Abstract

In mixed-criticality (MC) system, diverse application activities with various certification requirements (different criticality) can share a computing platform, where multicore processors have emerged as the prevailing computing engines. Focusing on the problem of resource access contention in multicore MC systems, we analyze the synchronization issues and blocking characteristics of the Multiprocessor Stack Resource Policy (MSRP) with both priority and criticality inversions among MC tasks being considered. We develop the first criticality-aware utilization bound under partitioned Earliest Deadline First (EDF) and MSRP by taking the worst case synchronization overheads of tasks into account. The non-monotonicityof the bound where it may decrease when more cores are deployed is identified, which can cause anomalies in the feasibility tests.

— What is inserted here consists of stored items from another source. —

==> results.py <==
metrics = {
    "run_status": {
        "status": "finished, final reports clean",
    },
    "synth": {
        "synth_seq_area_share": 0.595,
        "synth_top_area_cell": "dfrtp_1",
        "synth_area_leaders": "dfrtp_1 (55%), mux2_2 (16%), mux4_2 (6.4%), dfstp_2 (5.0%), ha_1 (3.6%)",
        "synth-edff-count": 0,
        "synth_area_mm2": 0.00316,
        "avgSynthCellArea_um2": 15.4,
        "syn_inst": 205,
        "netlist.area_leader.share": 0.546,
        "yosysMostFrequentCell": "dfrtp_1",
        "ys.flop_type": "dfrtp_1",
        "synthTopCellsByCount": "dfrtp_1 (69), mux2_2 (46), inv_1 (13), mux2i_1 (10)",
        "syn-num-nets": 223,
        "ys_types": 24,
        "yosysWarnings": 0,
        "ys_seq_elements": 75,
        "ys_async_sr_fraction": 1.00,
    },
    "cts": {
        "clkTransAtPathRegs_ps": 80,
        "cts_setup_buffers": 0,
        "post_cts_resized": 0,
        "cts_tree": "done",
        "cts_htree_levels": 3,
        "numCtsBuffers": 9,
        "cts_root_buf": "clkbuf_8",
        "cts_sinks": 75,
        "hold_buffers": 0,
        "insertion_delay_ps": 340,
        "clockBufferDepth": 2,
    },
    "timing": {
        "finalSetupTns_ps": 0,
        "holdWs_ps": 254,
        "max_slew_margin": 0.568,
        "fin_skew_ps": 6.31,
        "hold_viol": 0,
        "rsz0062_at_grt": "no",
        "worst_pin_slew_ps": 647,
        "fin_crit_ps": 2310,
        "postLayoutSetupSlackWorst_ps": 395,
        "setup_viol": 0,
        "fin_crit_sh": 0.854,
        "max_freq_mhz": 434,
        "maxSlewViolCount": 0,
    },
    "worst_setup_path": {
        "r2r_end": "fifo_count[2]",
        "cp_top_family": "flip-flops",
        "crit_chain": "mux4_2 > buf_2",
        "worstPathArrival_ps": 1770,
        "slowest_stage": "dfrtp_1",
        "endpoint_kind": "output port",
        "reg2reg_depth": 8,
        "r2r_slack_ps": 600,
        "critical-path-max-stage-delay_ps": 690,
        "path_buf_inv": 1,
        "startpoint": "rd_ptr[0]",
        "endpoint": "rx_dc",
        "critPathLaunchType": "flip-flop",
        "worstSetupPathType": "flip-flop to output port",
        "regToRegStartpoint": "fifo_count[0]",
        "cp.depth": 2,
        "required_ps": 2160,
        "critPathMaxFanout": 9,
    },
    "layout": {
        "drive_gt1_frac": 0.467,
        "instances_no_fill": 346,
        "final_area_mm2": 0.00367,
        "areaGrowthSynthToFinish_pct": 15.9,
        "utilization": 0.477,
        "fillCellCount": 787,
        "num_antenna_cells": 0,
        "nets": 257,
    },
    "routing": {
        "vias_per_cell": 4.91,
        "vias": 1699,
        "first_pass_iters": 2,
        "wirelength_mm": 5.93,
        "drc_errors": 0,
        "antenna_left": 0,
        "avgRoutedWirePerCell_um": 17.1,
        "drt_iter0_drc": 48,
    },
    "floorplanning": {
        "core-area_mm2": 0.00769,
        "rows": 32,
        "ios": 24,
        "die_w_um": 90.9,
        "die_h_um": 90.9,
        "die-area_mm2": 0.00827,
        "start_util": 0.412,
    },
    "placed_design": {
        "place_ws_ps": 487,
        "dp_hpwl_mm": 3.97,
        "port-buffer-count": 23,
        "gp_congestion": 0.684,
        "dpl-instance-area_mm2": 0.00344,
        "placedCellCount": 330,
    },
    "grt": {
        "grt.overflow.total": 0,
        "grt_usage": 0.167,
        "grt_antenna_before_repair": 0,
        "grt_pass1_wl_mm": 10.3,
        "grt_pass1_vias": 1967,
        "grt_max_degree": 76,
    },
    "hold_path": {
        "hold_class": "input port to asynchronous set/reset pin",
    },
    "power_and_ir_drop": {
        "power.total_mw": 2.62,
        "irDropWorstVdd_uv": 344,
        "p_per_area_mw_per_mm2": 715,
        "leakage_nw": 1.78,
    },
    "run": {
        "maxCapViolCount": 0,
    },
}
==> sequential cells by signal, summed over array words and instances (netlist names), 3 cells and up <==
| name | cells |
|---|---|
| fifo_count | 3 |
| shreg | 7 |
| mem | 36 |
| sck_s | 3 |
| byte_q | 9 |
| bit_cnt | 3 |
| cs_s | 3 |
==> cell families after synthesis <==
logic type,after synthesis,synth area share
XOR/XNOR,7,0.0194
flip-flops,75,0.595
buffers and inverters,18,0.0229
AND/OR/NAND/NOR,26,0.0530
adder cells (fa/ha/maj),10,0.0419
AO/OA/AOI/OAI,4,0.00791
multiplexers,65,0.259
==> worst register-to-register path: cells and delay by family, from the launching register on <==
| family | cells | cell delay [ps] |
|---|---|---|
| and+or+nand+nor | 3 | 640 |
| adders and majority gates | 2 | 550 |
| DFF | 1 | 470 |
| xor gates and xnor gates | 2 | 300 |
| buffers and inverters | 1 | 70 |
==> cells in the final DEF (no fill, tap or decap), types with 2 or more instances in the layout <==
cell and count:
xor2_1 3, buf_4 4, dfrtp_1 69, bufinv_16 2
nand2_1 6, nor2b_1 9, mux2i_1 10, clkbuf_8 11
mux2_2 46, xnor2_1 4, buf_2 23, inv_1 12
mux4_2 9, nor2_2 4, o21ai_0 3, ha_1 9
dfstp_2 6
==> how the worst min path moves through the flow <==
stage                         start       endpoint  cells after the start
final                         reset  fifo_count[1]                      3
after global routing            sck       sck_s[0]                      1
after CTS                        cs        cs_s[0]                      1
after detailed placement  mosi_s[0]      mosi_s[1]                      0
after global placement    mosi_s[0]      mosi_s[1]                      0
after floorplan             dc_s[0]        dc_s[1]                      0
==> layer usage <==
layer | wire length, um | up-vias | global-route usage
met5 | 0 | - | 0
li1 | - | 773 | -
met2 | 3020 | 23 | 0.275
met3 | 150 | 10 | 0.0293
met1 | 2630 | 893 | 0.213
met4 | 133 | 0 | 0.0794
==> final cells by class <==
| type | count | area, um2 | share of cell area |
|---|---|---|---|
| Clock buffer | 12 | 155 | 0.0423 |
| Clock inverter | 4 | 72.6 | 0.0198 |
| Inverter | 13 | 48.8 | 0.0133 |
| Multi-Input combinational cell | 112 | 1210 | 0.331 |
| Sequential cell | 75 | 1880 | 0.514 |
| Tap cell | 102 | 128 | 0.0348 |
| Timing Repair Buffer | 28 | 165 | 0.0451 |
## src/rtl/mem_port_arbiter.sv

```systemverilog
// mem_port_arbiter: shares one SRAM-like memory master port between the
// instruction-fetch port and the data-access port. One transaction is in
// flight at a time; the winner's request is registered, driven onto the
// shared port, and its read data returned with a one-cycle data_ok pulse.
//
// Handshake: a requester's *_req is offered each cycle; the request is taken
// in the cycle where the matching *_addr_ok is high (only ever in IDLE, never
// both ports at once). On the shared side, m_req holds with stable fields
// until the slave answers m_addr_ok; m_data_ok then marks m_rdata valid,
// possibly in the same cycle as m_addr_ok.
module mem_port_arbiter #(
    parameter bit FAIR = 1'b0
) (
    input  logic        clk,
    input  logic        reset,
    input  logic        inst_req,
    input  logic [31:0] inst_addr,
    output logic        inst_addr_ok,
    output logic        inst_data_ok,
    output logic [31:0] inst_rdata,
    input  logic        data_req,
    input  logic        data_wr,
    input  logic [1:0]  data_size,
    input  logic [3:0]  data_wstrb,
    input  logic [31:0] data_addr,
    input  logic [31:0] data_wdata,
    output logic        data_addr_ok,
    output logic        data_data_ok,
    output logic [31:0] data_rdata,
    output logic        m_req,
    output logic        m_wr,
    output logic [1:0]  m_size,
    output logic [3:0]  m_wstrb,
    output logic [31:0] m_addr,
    output logic [31:0] m_wdata,
    input  logic        m_addr_ok,
    input  logic        m_data_ok,
    input  logic [31:0] m_rdata
);

    typedef enum logic [1:0] {
        S_IDLE = 2'd0,
        S_ADDR = 2'd1,
        S_DATA = 2'd2,
        S_RESP = 2'd3
    } state_t;

    state_t      state;
    state_t      state_next;

    logic        grant;
    logic        pick_data;
    logic        capture;
    logic        grant_is_data;
    logic        last_data;
    logic        r_wr;
    logic [1:0]  r_size;
    logic [3:0]  r_wstrb;
    logic [31:0] r_addr;
    logic [31:0] r_wdata;
    logic [31:0] r_rdata;

    // Arbitration: decide which port wins if a grant happens this cycle.
    always_comb begin
        pick_data = data_req;
        if (FAIR) begin
            // With both requesting, the port that did not win last time goes.
            pick_data = data_req && (!inst_req || !last_data);
        end
        grant = (state == S_IDLE) && (inst_req || data_req) && !reset;
    end

    // State register.
    always_ff @(posedge clk) begin
        if (reset) begin
            state <= S_IDLE;
        end else begin
            state <= state_next;
        end
    end

    // Next-state logic and FSM-driven outputs.
    always_comb begin
        state_next   = state;
        m_req        = 1'b0;
        inst_data_ok = 1'b0;
        data_data_ok = 1'b0;
        capture      = 1'b0;
        case (state)
            S_IDLE: begin
                if (grant) begin
                    state_next = S_ADDR;
                end
            end
            S_ADDR: begin
                m_req = 1'b1;
                if (m_addr_ok) begin
                    if (m_data_ok) begin
                        capture    = 1'b1;
                        state_next = S_RESP;
                    end else begin
                        state_next = S_DATA;
                    end
                end
            end
            S_DATA: begin
                if (m_data_ok) begin
                    capture    = 1'b1;
                    state_next = S_RESP;
                end
            end
            S_RESP: begin
                inst_data_ok = !grant_is_data;
                data_data_ok = grant_is_data;
                state_next   = S_IDLE;
            end
            default: state_next = S_IDLE;
        endcase
    end

    // Request fields, grant history and read-data capture.
    always_ff @(posedge clk) begin
        if (reset) begin
            grant_is_data <= 1'b0;
            last_data     <= 1'b0;
            r_wr          <= 1'b0;
            r_size        <= 2'd0;
            r_wstrb       <= 4'd0;
            r_addr        <= 32'd0;
            r_wdata       <= 32'd0;
            r_rdata       <= 32'd0;
        end else begin
            if (grant) begin
                grant_is_data <= pick_data;
                last_data     <= pick_data;
                if (pick_data) begin
                    r_wr    <= data_wr;
                    r_size  <= data_size;
                    r_wstrb <= data_wstrb;
                    r_addr  <= data_addr;
                    r_wdata <= data_wdata;
                end else begin
                    // Fetches are always word reads.
                    r_wr    <= 1'b0;
                    r_size  <= 2'd2;
                    r_wstrb <= 4'd0;
                    r_addr  <= inst_addr;
                    r_wdata <= 32'd0;
                end
            end
            if (capture) begin
                r_rdata <= m_rdata;
            end
        end
    end

    assign inst_addr_ok = grant && !pick_data;
    assign data_addr_ok = grant && pick_data;
    assign inst_rdata   = r_rdata;
    assign data_rdata   = r_rdata;
    assign m_wr         = r_wr;
    assign m_size       = r_size;
    assign m_wstrb      = r_wstrb;
    assign m_addr       = r_addr;
    assign m_wdata      = r_wdata;

endmodule

```
[config.mk]
export PLATFORM = sky130hd
export DESIGN_NAME = region_ram_arbiter
export DESIGN_NICKNAME = d
export VERILOG_FILES = /design/src/rtl/region_pkg.sv /design/src/rtl/region_ram_arbiter.sv
export SDC_FILE = /design/constraint.sdc
export NUM_CORES = 1
export LEC_CHECK = 0
export ABC_AREA = 1
export ABC_CLOCK_PERIOD_IN_PS = 3500
export CAP_MARGIN = 20
export CELL_PAD_IN_SITES_DETAIL_PLACEMENT = 0
export CELL_PAD_IN_SITES_GLOBAL_PLACEMENT = 1
export CORE_UTILIZATION = 25
export DETAILED_ROUTE_END_ITERATION = 8
export GPL_TIMING_DRIVEN = 0
export HOLD_SLACK_MARGIN = 0.03
export PLACE_DENSITY = 0.72
export SLEW_MARGIN = 20
export SYNTH_ARGS = -nofsm -noshare
export SYNTH_HDL_FRONTEND = slang
export SYNTH_SLANG_ARGS = --single-unit
[constraint.sdc]
create_clock -name clk -period 3.5 [get_ports clk]
set_input_delay 0.7 -clock clk [delete_from_list [all_inputs] [get_ports clk]]
set_output_delay 0.7 -clock clk [all_outputs]
set_load 0.03 [all_outputs]
[src/rtl/region_pkg.sv]
// Shared constants and FSM encoding for the region boundary RAM arbiter.
package region_pkg;

    localparam int unsigned NUM_POINTS  = 812;
    localparam int unsigned DATA_W      = 18;
    localparam int unsigned NUM_REGIONS = 3;
    localparam int unsigned ADDR_W      = 10;
    localparam int unsigned REGION_W    = 2;

    typedef enum logic [1:0] {
        ST_ARB  = 2'd0,
        ST_PEND = 2'd1,
        ST_SWAP = 2'd2
    } arb_state_e;

    // One-hot RAM select for a region index; out-of-range indices select nothing.
    function automatic logic [NUM_REGIONS-1:0] region_onehot(input logic [REGION_W-1:0] region);
        logic [NUM_REGIONS-1:0] sel;
        sel = '0;
        for (int unsigned r = 0; r < NUM_REGIONS; r++) begin
            if (region == REGION_W'(r)) sel[r] = 1'b1;
        end
        return sel;
    endfunction

endpackage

With the objective to improve system schedulability, a novel criticality-cognizant and resource-oriented analysis approach is further studied to tighten the bound on the synchronization overheads for MC tasks scheduled under partitioned EDF and MSRP. The simulation results show that the new analysis approach can effectively reduce the blocking times for tasks (up to 30 percent) and thus improve the schedulability ratio (e.g., 10 percent more). The actual implementation in Linux kernel further shows the practicability of partitioned-EDF with MSRP (with run-time overhead being about 3 to 7 percent of the overall execution time) for MC tasks running on multicores with shared resources.